O decisum é um marco na jurisprudência daquela Corte. Em afinado exercício da hermenêutica jurídica (ciência da interpretação das leis), estendeu os efeitos de uma norma rigorosamente aplicada a contratos de prestação de serviço, e de natureza continuada, a contratos cujo objeto é o fornecimento de bens necessários à prestação do serviços de natureza continuada, qual seja, o atendimento a hemofílicos. Entretanto, é necessário extremo cuidado para que o julgado em questão não seja utilizado irrestritamente como fundamentação para prorrogações de contratos de fornecimento. Note-se  que os mencionados serviços não são meros serviços de natureza continuada em sentido estrito, configurando serviço público prestado pelo Estado em caráter não exclusivo (saúde) - o que poderia ser categorizado como serviço de natureza continuada em sentido lato. E é para esse ponto que devem convergir todas as cautelas. A aplicação extensiva ocorreu em caráter excepcional para uma dada situação concretamente analisada, qual seja, o fornecimento de hemoderivados, atividade cuja interrupção prejudica o desempenho de atividades fim do Estado. Portanto, são duas as premissas: a) a aplicação extensiva depende de análise do caso e suas circunstâncias; b) a aplicação extensiva poderá se dar, excepcionalmente, apenas para realizar interesse público primário, da mais alta relevância.

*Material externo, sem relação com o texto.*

### src/rtl/decode_67b_framer.sv
// Receive framer for 67-bit blocks: header-lock search by bit slip,
// payload de-inversion and windowed header-error monitoring.
module decode_67b_framer #(
  parameter int DATA_W        = 64,
  parameter int GOOD_SYNC_CNT = 64,
  parameter int ERR_WINDOW    = 64,
  parameter int ERR_LIMIT     = 16,
  parameter int SLIP_WAIT     = 2,
  parameter bit INVERT_EN     = 1'b1
) (
  input  logic              USER_CLK,
  input  logic              SYSTEM_RESET,
  input  logic [DATA_W+2:0] DATA_IN,
  input  logic              DATA_IN_VALID,
  input  logic              PASSTHROUGH,
  output logic [DATA_W-1:0] DATA_OUT,
  output logic [1:0]        HEADER_OUT,
  output logic              DATA_OUT_VALID,
  output logic              HEADER_ERR,
  output logic              LOCKED,
  output logic [6:0]        CANDIDATE,
  output logic              LOCK_LOSS,
  output logic [15:0]       BAD_HDR_CNT
);

  localparam int FW = DATA_W + 3;

  localparam logic [1:0] ST_SYNC = 2'd0;
  localparam logic [1:0] ST_SLIP = 2'd1;
  localparam logic [1:0] ST_LOCK = 2'd2;

  localparam logic [6:0]  LAST_CAND = 7'(FW - 1);
  localparam logic [15:0] GOOD_LAST = 16'(GOOD_SYNC_CNT - 1);
  localparam logic [15:0] WIN_LAST  = 16'(ERR_WINDOW - 1);
  localparam logic [15:0] ERR_LAST  = 16'(ERR_LIMIT - 1);
  localparam logic [3:0]  WAIT_LAST = 4'(SLIP_WAIT - 1);

  logic [FW-1:0]     r_rx;
  logic [2*FW-1:0]   r_common;
  logic              r_primed;
  logic              r_v1;
  logic [1:0]        r_state;
  logic [6:0]        r_cand;
  logic [15:0]       r_good;
  logic [15:0]       r_win;
  logic [15:0]       r_err;
  logic [3:0]        r_wait;
  logic [15:0]       r_bad_cnt;
  logic              r_lock_loss;
  logic [DATA_W-1:0] r_data_out;
  logic [1:0]        r_hdr_out;
  logic              r_dvalid;
  logic              r_hdr_err;

  logic [FW-1:0]     w_aligned;
  logic              w_hdr_ok;
  logic [DATA_W-1:0] w_payload;
  logic              w_eval;
  logic [6:0]        w_cand_inc;

  logic [1:0]        w_state_n;
  logic [6:0]        w_cand_n;
  logic [15:0]       w_good_n;
  logic [15:0]       w_win_n;
  logic [15:0]       w_err_n;
  logic [3:0]        w_wait_n;
  logic [15:0]       w_bad_n;
  logic              w_loss_n;

  // Offset k picks k trailing bits of the older word plus the top of the newer.
  assign w_aligned = r_common[r_cand +: FW];
  assign w_hdr_ok  = w_aligned[FW-2] ^ w_aligned[FW-3];
  assign w_payload = (INVERT_EN && w_aligned[FW-1])
                   ? ~w_aligned[DATA_W-1:0]
                   :  w_aligned[DATA_W-1:0];

  // The aligned word is judged once, when the next valid word arrives.
  assign w_eval     = DATA_IN_VALID && r_primed && !PASSTHROUGH;
  assign w_cand_inc = (r_cand == LAST_CAND) ? 7'd0 : r_cand + 7'd1;

  always_comb begin
    w_state_n = r_state;
    w_cand_n  = r_cand;
    w_good_n  = r_good;
    w_win_n   = r_win;
    w_err_n   = r_err;
    w_wait_n  = r_wait;
    w_bad_n   = r_bad_cnt;
    w_loss_n  = 1'b0;
    if (PASSTHROUGH) begin
      w_state_n = ST_SYNC;
      w_cand_n  = 7'd0;
      w_good_n  = 16'd0;
      w_win_n   = 16'd0;
      w_err_n   = 16'd0;
      w_wait_n  = 4'd0;
    end else if (w_eval) begin
      unique case (1'b1)
        (r_state == ST_SYNC): begin
          if (w_hdr_ok) begin
            if (r_good == GOOD_LAST) begin
              w_state_n = ST_LOCK;
              w_good_n  = 16'd0;
              w_win_n   = 16'd0;
              w_err_n   = 16'd0;
            end else begin
              w_good_n = r_good + 16'd1;
            end
          end else begin
            w_good_n  = 16'd0;
            w_cand_n  = w_cand_inc;
            w_wait_n  = 4'd0;
            w_state_n = (SLIP_WAIT == 0) ? ST_SYNC : ST_SLIP;
          end
        end
        (r_state == ST_SLIP): begin
          if (r_wait == WAIT_LAST) begin
            w_wait_n  = 4'd0;
            w_state_n = ST_SYNC;
          end else begin
            w_wait_n = r_wait + 4'd1;
          end
        end
        (r_state == ST_LOCK): begin
          if (!w_hdr_ok && r_bad_cnt != 16'hFFFF)
            w_bad_n = r_bad_cnt + 16'd1;
          // The error limit wins over a window that ends on the same word.
          if (!w_hdr_ok && r_err == ERR_LAST) begin
            w_state_n = ST_SYNC;
            w_loss_n  = 1'b1;
            w_good_n  = 16'd0;
            w_win_n   = 16'd0;
            w_err_n   = 16'd0;
            w_wait_n  = 4'd0;
          end else if (r_win == WIN_LAST) begin
            w_win_n = 16'd0;
            w_err_n = 16'd0;
          end else begin
            w_win_n = r_win + 16'd1;
            if (!w_hdr_ok)
              w_err_n = r_err + 16'd1;
          end
        end
        default: begin
          w_state_n = ST_SYNC;
        end
      endcase
    end
  end

  always_ff @(posedge USER_CLK) begin
    if (SYSTEM_RESET) begin
      r_rx        <= '0;
      r_common    <= '0;
      r_primed    <= 1'b0;
      r_v1        <= 1'b0;
      r_state     <= ST_SYNC;
      r_cand      <= 7'd0;
      r_good      <= 16'd0;
      r_win       <= 16'd0;
      r_err       <= 16'd0;
      r_wait      <= 4'd0;
      r_bad_cnt   <= 16'd0;
      r_lock_loss <= 1'b0;
      r_data_out  <= '0;
      r_hdr_out   <= 2'b00;
      r_dvalid    <= 1'b0;
      r_hdr_err   <= 1'b0;
    end else begin
      r_state     <= w_state_n;
      r_cand      <= w_cand_n;
      r_good      <= w_good_n;
      r_win       <= w_win_n;
      r_err       <= w_err_n;
      r_wait      <= w_wait_n;
      r_bad_cnt   <= w_bad_n;
      r_lock_loss <= w_loss_n;
      r_v1        <= DATA_IN_VALID;
      if (DATA_IN_VALID) begin
        r_rx     <= DATA_IN;
        r_common <= {r_rx, DATA_IN};
        r_primed <= 1'b1;
      end
      r_dvalid <= r_v1 && ((r_state == ST_LOCK) || PASSTHROUGH);
      if (r_v1) begin
        r_data_out <= w_payload;
        r_hdr_out  <= w_aligned[FW-2:FW-3];
        r_hdr_err  <= !w_hdr_ok;
      end
    end
  end

  assign DATA_OUT       = r_data_out;
  assign HEADER_OUT     = r_hdr_out;
  assign DATA_OUT_VALID = r_dvalid;
  assign HEADER_ERR     = r_hdr_err;
  assign LOCKED         = (r_state == ST_LOCK);
  assign CANDIDATE      = r_cand;
  assign LOCK_LOSS      = r_lock_loss;
  assign BAD_HDR_CNT    = r_bad_cnt;

endmodule
### config.mk
export PLATFORM = sky130hd
export DESIGN_NAME = decode_67b_framer
export DESIGN_NICKNAME = d
export VERILOG_FILES = /design/src/rtl/decode_67b_framer.sv
export SDC_FILE = /design/constraint.sdc
export NUM_CORES = 1
export LEC_CHECK = 0
export ABC_CLOCK_PERIOD_IN_PS = 3300
export BUFFER_PORTS_ARGS = -buffer_cell sky130_fd_sc_hd__buf_2
export CAP_MARGIN = 40
export CORE_MARGIN = 8
export CORE_UTILIZATION = 57
export CTS_BUF_LIST = sky130_fd_sc_hd__clkbuf_4
export CTS_CLUSTER_DIAMETER = 60
export DETAILED_ROUTE_END_ITERATION = 10
export GPL_ROUTABILITY_DRIVEN = 1
export PLACE_DENSITY_LB_ADDON = 0.05
export SKIP_LAST_GASP = 1
export SLEW_MARGIN = 20
export SYNTH_ARGS = -nofsm -noshare
export SYNTH_HDL_FRONTEND = slang
export SYNTH_SLANG_ARGS = --single-unit
### constraint.sdc
create_clock -name USER_CLK -period 3.3 [get_ports USER_CLK]
set_input_delay 0.33 -clock USER_CLK [delete_from_list [all_inputs] [get_ports USER_CLK]]
set_output_delay 0.33 -clock USER_CLK [all_outputs]
set_load 0.05 [all_outputs]
==> impl_metrics.tcl <==
set metrics [dict create \
    status "finished, violations left" \
    violations "negative setup slack" \
    yosys_warnings 0 \
    cp_max_fo 8 \
    track_usage_pct 33.1 \
    cp-end-kind "register" \
    post-route-period-util_pct 105 \
    period_minus_slack_ns 3.45 \
    postSynthCellCount 2272 \
    critPathRequiredTime_ns 3.94 \
    io_buffer_count 163 \
    hpwl_um 57000 \
    netlist-cell-type-count 71 \
    drive_gt1_share_pct 34.8 \
    synthTopCellsByArea "dfxtp_1, mux4_2, mux2i_1" \
    rsz0062_at_grt "yes" \
    io-pin-count 164 \
    synth_area_per_cell_um2 9.44 \
    ys_ff_latch 282 \
    grt_pass1_vias 19300 \
    place_area_mm2 0.0243 \
    setup_ws_ns -0.149 \
    p_per_area_mw_per_mm2 325 \
    p_leak_nw 11.3 \
    placedCellCount 3009 \
    synth_top_area_share_pct 26.3 \
    cts_tree "done" \
    tightest_slew_ns 1.20 \
    antenna_found_initial 4 \
    stdcell_area_mm2 0.0265 \
    gr-total-overflow 0 \
    die_height_um 210 \
    area_growth_syn_to_layout_pct 23.4 \
    layout_common_cells "nor2_1, mux2i_1, dfxtp_1" \
    relSlewSlack_pct 19.7 \
    die_x_um 210 \
    critPathLaunchType "register" \
    rows 71 \
    wl_um 76600 \
    layout_commonest_cell "nor2_1" \
    vias 20300 \
    clockRootBuffer "clkbuf_4" \
    cts.sink_count 282 \
    max_freq_ghz 0.290 \
    yosysTopAreaCell "dfxtp_1" \
    synth.net_count 2351 \
    clk_pin_slew_ns 0.06 \
    arrival_ns 4.08 \
    worstHoldStart "DATA_IN[28]" \
    synth-async-reset-ratio_pct 0 \
    fin_nets 2752 \
    clock_latency_ns 0.79 \
    viasPerCell 6.27 \
    cts_buffer_depth 3 \
    finalSetupViolCount 39 \
    ir_worst_vdd_uv 370 \
    finalHoldViolCount 0 \
    grt_max_degree 135 \
    holdPathStages 4 \
    ff2ff_path_depth 13 \
    cts.htree.levels 3 \
    reg2reg_slack_ns -0.15 \
    drtIter0Drc 2402 \
    cts_made_buffers 78 \
    critPathKind "register to register" \
    finClkSkew_ns 0.0513 \
    cap_violations 0 \
    grt_first_pass_wirelength_um 114000 \
    worst_r2r_endpoint "BAD_HDR_CNT[4]" \
    yosys_most_used_dff "dfxtp_1" \
    hold_class "input port to register" \
    netlist_area_mm2 0.0214 \
    fin_cells 3232 \
    core_area_mm2 0.0374 \
    drc 0 \
    ys_seq_area_share_pct 26.3 \
    synth-edff-count 0 \
    maxSlewViolCount 0 \
    routedWlPerCell_um 23.7 \
    fp.dieArea_mm2 0.0441 \
    first_pass_iters 6 \
    worstHoldEndpoint "r_rx[28]" \
    gp_congestion 1.06 \
    final_antenna_net_count 0 \
    initial_utilization_pct 57.3 \
    reg2reg_from "CANDIDATE[0]" \
]
==> how the worst max path moves through the flow <==
stage / startpoint / end / depth (start not counted)
after global placement: CANDIDATE[1] / r_wait[1] / 11
after detailed placement: CANDIDATE[1] / r_wait[3] / 11
after CTS: CANDIDATE[0] / r_good[15] / 10
final: CANDIDATE[0] / BAD_HDR_CNT[4] / 13
after global routing: CANDIDATE[0] / BAD_HDR_CNT[13] / 13
after floorplan: CANDIDATE[1] / r_err[15] / 11
==> layout make-up <==
cell class / instances / area, µm²
Sequential cell: 282 / 5670
Timing Repair Buffer: 515 / 4080
Antenna cell: 1 / 2.50
Fill cell: 2896 / 10900
Clock inverter: 18 / 103
Inverter: 35 / 139
Clock buffer: 109 / 818
Multi-Input combinational cell: 1761 / 15000
Tap cell: 511 / 639
==> kinds of logic (layout without fill, tap and decap cells) <==
family,after synthesis,in the layout,share of synthesized area (%)
xor+xnor,100,100,4.08
mux,613,613,40.2
simple gates,725,725,14.6
flops,282,282,26.3
buf+inv,230,677,4.66
other cells,0,1,0
compound gates,314,315,9.64
fa+ha+maj,8,8,0.467
==> power by group <==
part	switching [mW]	total, mW	internal [mW]
clock	1.47	3.06	1.59
sequential	0.171	3.71	3.54
combinational	1.02	1.84	0.824
total	2.67	8.61	5.95
==> stage by stage <==
| stage | setup TNS, ns | total power [mW] | worst slack, ns | utilization, % | hold slack, ns |
|---|---|---|---|---|---|
| floorplan | 0 | 4.82 | 0.00332 | - | 0.435 |
| global placement | -4.59 | 5.44 | -0.183 | 64.8 | 0.452 |
| detailed placement | -9.06 | 5.47 | -0.256 | 64.9 | 0.460 |
| CTS | -0.0453 | 8.61 | -0.0272 | 69.6 | 0.246 |
| global route | -8.26 | 8.98 | -0.192 | 70.8 | 0.313 |
| finish | -1.83 | 8.61 | -0.149 | 70.8 | 0.308 |
==> metal layers <==
layer | part of all wire [%] | track usage (%) | vias to the layer above | wire length (µm)
li1 | - | - | 9221 | -
met1 | 41 | 44.1 | 9783 | 31300
met2 | 44 | 49.9 | 1040 | 33800
met3 | 9.9 | 8.53 | 224 | 7600
met4 | 5.1 | 16.1 | 4 | 3940
met5 | 0.027 | 0 | - | 21
==> timing repair <==
item | in CTS | in global routing
hold endpoints to repair | 89 | 0
gates cloned | 0 | 6
resized for setup | 13 | 56
pin swaps | 4 | 19
setup buffers | 9 | 9
hold buffers | 71 | 0
endpoints found under the setup margin | 102 | 134
==> synthesized netlist by cell type, drive strengths merged, types with 9 or more instances <==
cell type	instances
a211oi	61
a21oi	68
a31oi	12
and2	11
and3	25
buf	92
clkbuf	103
dfxtp	282
inv	35
mux2	142
mux2i	286
mux4	185
nand2	192
nand2b	15
nand3	36
nand4	22
nor2	364
nor3	15
nor4	10
o21ai	62
o22ai	48
or3	9
xnor2	28
xor2	72
==> critical path, cell delays in order (launching register included) <==
cell and delay [ns]:
dfxtp_4 0.38, buf_8 0.15, mux4_2 0.56, a32o_1 0.23, a2111o_1 0.48, or2_1 0.27, o32a_4 0.23, buf_6 0.14
a211oi_4 0.21, buf_4 0.16, buf_12 0.12, nand4_1 0.13, xor2_1 0.21, nor2_1 0.06
==> sequential cells by signal, summed over array words and instances (netlist names), 2 cells and up <==
| name | cells |
|---|---|
| BAD_HDR_CNT | 16 |
| CANDIDATE | 7 |
| DATA_OUT | 64 |
| HEADER_OUT | 2 |
| r_common | 68 |
| r_err | 16 |
| r_good | 16 |
| r_rx | 66 |
| r_state | 2 |
| r_wait | 4 |
| r_win | 16 |
Note: power is estimated with default switching activity, not from simulation.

Desse modo, conforme me parece, o entendimento do TCU ora comentado não permite a conclusão generalizada de que contratos de fornecimento de bens podem ser prorrogados nos termos do inc. II do art. 57, se demonstrada a continuidade da necessidade. O extrapolamento dos limites contidos no caput do art. 57 e no seu inc. II - a vinculação ao crédito orçamentário, ressalvados os contratos de prestação de serviço de natureza continuada - estaria autorizado para aquele caso, em que se mostra necessário à defesa do interesse público primário (interesse coletivo).